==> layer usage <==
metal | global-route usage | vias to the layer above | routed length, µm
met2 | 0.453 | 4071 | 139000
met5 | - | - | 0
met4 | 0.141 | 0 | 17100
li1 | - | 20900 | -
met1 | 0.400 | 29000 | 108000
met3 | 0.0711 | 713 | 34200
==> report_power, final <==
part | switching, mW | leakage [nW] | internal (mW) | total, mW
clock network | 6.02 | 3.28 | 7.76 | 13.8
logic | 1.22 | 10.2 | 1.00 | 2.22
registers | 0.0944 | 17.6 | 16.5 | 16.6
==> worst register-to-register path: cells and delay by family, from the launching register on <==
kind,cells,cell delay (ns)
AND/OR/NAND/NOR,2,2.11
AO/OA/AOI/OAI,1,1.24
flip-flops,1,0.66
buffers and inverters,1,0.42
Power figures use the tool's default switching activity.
● ● ● ●
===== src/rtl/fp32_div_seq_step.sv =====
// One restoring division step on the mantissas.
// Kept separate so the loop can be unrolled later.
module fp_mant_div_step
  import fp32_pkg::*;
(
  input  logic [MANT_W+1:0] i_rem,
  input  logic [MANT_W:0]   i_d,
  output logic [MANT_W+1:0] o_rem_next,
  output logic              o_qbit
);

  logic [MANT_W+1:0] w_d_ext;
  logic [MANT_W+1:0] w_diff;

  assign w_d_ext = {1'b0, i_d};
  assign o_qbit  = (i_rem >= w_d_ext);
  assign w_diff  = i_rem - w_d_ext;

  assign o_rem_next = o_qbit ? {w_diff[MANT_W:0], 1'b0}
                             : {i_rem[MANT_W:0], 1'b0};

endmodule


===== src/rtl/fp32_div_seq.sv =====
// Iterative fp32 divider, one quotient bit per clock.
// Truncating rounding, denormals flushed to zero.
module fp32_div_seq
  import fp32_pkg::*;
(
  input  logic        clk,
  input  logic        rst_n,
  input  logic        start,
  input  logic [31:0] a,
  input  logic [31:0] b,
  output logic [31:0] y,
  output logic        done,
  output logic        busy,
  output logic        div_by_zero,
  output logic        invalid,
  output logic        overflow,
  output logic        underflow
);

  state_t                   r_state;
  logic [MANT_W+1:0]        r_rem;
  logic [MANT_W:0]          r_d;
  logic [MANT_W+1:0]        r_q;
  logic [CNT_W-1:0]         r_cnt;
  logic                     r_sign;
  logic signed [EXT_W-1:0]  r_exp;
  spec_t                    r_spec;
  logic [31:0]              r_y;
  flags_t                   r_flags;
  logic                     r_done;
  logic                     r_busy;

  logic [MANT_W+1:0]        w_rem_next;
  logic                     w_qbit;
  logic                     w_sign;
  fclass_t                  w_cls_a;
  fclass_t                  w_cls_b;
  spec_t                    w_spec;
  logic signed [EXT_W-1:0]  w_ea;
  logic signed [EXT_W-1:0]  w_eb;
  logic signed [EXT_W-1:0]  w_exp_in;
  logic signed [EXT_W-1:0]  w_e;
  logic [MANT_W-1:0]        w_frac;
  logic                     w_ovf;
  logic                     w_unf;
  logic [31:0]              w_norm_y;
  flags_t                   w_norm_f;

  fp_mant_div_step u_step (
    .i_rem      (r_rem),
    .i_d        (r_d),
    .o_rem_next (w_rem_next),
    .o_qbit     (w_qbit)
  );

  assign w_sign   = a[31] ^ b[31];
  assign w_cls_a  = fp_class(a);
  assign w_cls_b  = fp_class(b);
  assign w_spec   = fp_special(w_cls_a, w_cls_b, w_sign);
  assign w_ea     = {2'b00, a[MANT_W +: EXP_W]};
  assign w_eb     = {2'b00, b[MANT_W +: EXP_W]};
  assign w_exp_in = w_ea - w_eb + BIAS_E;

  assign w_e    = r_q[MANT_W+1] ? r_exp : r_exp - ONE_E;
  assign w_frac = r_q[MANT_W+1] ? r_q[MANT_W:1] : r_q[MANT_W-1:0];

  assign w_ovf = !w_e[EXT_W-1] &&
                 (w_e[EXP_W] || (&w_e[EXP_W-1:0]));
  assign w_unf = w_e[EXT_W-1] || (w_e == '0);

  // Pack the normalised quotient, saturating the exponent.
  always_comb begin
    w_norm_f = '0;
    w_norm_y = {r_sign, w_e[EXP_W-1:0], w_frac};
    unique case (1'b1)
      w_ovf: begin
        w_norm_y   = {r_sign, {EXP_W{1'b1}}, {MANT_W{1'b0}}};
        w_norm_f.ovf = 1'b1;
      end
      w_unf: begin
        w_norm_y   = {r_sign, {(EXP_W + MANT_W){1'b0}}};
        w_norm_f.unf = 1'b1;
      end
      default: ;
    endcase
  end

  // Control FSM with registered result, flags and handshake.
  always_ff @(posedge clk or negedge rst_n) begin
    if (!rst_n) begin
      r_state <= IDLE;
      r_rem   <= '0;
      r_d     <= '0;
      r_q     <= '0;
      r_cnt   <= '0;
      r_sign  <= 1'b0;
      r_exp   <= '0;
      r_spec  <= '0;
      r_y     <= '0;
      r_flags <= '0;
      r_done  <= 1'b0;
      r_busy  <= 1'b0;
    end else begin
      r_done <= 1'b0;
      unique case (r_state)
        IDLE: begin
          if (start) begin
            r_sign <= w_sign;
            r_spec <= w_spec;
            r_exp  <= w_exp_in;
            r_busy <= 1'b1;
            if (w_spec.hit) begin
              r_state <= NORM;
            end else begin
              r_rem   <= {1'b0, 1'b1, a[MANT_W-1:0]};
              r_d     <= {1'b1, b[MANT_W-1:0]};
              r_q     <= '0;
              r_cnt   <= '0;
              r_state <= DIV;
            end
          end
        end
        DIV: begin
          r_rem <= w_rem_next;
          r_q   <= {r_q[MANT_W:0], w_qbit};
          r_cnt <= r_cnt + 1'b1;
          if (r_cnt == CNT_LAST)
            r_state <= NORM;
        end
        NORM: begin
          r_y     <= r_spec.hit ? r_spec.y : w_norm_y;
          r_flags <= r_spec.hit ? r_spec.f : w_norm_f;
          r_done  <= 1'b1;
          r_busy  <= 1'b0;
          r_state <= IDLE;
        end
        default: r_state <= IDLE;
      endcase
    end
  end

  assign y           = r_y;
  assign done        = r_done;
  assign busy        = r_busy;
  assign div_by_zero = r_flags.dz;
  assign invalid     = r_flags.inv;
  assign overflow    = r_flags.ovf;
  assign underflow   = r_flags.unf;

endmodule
● ● ● ●
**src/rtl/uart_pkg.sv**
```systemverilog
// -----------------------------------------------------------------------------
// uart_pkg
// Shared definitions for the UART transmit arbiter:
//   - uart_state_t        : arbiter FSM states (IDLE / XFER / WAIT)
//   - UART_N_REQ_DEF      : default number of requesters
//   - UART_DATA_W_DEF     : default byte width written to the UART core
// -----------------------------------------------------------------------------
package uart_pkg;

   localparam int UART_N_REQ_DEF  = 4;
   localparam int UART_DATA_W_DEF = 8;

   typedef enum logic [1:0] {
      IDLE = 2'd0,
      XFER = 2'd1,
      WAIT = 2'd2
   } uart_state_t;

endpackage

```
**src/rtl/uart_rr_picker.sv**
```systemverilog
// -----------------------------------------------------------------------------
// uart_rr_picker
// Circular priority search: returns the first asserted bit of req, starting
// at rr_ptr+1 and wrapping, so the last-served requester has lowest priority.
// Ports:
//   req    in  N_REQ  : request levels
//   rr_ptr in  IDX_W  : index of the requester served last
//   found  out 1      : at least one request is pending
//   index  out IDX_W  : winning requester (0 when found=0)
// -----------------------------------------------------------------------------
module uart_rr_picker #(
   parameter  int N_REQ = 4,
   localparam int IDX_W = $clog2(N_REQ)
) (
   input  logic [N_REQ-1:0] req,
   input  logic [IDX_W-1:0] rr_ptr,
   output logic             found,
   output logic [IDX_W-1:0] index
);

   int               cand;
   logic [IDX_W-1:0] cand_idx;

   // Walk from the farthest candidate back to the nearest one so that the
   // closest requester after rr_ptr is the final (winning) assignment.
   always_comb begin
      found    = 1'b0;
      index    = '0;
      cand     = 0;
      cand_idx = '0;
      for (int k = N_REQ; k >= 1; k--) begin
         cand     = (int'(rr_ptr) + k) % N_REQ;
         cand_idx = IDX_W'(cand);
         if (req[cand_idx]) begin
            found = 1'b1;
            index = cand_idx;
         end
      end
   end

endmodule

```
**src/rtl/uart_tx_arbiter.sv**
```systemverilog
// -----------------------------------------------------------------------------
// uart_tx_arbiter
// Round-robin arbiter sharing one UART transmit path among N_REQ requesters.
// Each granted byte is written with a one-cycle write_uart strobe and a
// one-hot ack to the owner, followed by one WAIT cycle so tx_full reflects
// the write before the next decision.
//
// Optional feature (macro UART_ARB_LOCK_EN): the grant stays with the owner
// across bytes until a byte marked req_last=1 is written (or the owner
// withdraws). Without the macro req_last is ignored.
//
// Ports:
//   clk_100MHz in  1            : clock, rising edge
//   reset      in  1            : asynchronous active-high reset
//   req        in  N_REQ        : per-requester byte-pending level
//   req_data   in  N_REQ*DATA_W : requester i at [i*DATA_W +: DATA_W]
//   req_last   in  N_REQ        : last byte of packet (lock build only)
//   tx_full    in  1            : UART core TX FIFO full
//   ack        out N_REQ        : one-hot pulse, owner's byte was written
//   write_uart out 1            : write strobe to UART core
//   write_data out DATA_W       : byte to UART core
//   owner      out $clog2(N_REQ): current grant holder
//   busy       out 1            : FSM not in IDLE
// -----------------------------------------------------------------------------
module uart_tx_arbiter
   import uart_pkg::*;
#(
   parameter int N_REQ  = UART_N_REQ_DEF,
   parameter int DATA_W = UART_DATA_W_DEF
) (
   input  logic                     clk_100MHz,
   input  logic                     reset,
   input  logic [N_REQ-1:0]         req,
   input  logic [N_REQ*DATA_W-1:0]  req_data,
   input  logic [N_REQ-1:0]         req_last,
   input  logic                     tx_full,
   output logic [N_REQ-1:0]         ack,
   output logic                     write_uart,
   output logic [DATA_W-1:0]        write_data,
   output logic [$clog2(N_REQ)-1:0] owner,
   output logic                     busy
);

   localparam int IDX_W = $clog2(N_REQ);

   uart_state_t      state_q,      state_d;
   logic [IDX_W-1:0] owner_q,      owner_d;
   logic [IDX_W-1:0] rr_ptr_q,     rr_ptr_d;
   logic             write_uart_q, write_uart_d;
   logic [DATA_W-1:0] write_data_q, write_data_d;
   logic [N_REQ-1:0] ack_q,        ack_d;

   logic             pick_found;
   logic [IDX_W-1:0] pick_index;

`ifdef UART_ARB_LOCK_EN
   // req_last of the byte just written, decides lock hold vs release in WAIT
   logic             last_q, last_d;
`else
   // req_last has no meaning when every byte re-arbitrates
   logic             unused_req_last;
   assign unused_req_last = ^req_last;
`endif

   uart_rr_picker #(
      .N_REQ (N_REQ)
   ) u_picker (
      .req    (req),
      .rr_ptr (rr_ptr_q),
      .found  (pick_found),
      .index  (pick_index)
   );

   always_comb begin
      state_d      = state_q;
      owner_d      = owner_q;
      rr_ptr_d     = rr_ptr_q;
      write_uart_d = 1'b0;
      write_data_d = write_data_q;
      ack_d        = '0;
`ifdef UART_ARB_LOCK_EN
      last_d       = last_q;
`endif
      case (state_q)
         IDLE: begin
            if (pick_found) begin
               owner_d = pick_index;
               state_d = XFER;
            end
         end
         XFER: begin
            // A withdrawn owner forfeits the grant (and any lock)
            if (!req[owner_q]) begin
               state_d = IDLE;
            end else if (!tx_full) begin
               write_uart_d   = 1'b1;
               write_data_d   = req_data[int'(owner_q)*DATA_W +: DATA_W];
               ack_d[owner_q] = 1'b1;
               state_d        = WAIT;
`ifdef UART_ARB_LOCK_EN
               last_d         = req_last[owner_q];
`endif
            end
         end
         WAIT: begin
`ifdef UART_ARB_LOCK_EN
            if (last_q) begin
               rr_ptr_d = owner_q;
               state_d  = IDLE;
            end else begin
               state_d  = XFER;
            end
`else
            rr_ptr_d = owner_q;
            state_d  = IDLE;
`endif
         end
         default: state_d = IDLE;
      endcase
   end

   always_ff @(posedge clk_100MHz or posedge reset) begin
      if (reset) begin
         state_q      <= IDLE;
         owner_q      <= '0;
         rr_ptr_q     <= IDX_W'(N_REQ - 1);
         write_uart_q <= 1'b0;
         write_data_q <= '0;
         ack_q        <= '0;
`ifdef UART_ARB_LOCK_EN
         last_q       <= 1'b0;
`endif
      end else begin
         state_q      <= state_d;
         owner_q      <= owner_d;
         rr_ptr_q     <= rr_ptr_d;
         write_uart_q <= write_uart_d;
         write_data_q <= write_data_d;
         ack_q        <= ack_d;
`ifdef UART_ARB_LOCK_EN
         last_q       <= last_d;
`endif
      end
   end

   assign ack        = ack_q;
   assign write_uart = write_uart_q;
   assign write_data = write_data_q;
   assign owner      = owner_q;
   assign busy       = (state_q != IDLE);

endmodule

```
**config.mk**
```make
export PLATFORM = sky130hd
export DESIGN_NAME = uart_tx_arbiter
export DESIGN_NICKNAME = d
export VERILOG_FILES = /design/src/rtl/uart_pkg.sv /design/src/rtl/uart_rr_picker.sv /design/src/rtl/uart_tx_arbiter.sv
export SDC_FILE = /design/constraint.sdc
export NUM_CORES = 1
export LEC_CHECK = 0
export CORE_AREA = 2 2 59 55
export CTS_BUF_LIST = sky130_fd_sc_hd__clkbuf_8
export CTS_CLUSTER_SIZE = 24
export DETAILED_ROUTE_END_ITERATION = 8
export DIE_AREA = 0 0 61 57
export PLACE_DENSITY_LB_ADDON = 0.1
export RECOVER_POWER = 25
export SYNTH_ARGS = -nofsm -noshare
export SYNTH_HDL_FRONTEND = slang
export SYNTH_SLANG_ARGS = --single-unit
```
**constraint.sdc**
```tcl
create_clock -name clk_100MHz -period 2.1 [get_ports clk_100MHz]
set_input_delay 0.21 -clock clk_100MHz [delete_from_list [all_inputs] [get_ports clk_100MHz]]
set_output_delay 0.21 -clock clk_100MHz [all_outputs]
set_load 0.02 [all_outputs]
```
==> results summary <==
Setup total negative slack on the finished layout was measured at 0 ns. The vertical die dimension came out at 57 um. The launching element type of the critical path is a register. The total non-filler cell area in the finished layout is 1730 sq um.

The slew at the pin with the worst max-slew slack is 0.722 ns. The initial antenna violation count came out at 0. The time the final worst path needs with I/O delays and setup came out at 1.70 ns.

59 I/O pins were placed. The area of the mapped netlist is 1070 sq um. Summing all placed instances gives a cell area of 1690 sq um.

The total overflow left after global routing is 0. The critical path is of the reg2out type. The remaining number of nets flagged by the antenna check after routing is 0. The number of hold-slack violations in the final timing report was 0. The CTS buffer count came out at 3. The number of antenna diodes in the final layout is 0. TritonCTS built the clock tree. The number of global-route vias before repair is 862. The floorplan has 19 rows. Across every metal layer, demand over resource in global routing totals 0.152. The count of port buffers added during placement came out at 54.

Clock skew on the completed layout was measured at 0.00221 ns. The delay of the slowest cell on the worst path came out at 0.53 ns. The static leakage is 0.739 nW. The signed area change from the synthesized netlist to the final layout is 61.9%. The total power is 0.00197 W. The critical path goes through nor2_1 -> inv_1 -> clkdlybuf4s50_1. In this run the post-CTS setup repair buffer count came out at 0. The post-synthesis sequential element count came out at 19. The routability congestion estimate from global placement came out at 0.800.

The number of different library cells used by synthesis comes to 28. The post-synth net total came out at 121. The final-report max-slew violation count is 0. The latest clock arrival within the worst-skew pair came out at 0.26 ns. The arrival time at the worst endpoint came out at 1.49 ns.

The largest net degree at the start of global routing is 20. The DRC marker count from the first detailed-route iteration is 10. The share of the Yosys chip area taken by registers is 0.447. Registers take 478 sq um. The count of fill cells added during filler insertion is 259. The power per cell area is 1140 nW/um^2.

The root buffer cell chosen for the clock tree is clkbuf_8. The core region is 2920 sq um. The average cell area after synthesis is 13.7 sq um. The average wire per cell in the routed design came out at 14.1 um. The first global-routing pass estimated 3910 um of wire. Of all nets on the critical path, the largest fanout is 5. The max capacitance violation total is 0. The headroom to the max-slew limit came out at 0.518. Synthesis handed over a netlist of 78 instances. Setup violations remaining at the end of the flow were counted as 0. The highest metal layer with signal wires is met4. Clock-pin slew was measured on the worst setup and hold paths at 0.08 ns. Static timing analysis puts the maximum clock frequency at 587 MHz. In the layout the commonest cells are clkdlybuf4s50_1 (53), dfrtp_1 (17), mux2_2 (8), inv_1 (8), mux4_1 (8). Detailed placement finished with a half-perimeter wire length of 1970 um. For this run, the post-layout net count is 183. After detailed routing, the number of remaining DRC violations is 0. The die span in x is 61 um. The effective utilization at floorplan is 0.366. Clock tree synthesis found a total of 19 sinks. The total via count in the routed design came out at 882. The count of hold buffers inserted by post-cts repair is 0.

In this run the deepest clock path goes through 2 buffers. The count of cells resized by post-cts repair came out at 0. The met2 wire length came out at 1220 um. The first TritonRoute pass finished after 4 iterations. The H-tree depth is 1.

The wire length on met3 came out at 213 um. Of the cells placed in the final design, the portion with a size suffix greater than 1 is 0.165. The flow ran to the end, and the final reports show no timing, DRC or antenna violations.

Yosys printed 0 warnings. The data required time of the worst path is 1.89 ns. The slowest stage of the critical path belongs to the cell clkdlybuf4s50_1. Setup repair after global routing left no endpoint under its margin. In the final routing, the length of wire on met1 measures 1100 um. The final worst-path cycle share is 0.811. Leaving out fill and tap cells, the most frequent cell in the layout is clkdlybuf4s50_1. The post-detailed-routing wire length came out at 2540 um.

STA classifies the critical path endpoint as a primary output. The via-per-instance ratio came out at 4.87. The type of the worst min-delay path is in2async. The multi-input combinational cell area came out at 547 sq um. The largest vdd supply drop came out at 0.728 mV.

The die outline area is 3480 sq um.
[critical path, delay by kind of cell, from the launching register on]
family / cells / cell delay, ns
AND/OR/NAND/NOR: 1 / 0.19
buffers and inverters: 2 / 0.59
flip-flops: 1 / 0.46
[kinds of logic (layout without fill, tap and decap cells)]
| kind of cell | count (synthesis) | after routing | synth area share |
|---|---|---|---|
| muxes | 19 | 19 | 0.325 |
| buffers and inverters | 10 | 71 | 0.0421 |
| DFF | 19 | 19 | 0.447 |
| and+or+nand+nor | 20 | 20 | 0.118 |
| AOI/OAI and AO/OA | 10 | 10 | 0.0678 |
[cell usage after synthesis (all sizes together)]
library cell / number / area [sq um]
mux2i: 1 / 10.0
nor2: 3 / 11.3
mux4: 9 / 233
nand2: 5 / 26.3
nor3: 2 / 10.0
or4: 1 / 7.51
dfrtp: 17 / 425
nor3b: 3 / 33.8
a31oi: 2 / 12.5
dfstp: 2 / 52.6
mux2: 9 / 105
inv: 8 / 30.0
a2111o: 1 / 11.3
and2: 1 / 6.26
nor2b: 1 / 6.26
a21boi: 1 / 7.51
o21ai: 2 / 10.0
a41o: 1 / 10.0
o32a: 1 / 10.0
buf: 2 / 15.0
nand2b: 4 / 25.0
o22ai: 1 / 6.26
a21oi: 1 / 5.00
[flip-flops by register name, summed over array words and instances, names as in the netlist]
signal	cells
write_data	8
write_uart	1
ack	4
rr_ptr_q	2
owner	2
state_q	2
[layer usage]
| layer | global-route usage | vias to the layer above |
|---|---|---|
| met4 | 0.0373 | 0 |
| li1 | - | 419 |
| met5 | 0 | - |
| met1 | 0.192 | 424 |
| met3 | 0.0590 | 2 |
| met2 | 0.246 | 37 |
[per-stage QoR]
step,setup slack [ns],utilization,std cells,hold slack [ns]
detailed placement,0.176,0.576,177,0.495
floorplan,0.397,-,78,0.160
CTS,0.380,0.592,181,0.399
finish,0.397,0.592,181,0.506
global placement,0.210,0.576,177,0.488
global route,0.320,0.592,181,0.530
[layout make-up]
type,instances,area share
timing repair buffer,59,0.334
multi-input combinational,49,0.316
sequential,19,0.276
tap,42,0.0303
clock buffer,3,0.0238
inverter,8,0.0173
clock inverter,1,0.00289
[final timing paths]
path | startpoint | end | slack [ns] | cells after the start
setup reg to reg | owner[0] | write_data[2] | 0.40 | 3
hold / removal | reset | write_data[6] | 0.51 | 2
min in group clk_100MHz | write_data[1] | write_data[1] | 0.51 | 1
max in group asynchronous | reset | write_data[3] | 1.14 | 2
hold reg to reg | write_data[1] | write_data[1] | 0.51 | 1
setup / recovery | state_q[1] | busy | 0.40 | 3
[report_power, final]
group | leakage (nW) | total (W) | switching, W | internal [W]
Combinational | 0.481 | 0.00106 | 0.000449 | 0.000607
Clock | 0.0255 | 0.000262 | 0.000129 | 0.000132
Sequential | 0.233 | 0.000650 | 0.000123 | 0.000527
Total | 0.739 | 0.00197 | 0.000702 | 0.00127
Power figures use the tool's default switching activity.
● ● ● ●
*WHAT IS EXPECTED*. Look above for the line holding "met2 | 0.453 | 4071 | 139000" and the line holding "buffers and inverters,1,0.42", then output exactly those two lines and every line between them, nothing more.

*THE ANSWER*.
met2 | 0.453 | 4071 | 139000
met5 | - | - | 0
met4 | 0.141 | 0 | 17100
li1 | - | 20900 | -
met1 | 0.400 | 29000 | 108000
met3 | 0.0711 | 713 | 34200
==> report_power, final <==
part | switching, mW | leakage [nW] | internal (mW) | total, mW
clock network | 6.02 | 3.28 | 7.76 | 13.8
logic | 1.22 | 10.2 | 1.00 | 2.22
registers | 0.0944 | 17.6 | 16.5 | 16.6
==> worst register-to-register path: cells and delay by family, from the launching register on <==
kind,cells,cell delay (ns)
AND/OR/NAND/NOR,2,2.11
AO/OA/AOI/OAI,1,1.24
flip-flops,1,0.66
buffers and inverters,1,0.42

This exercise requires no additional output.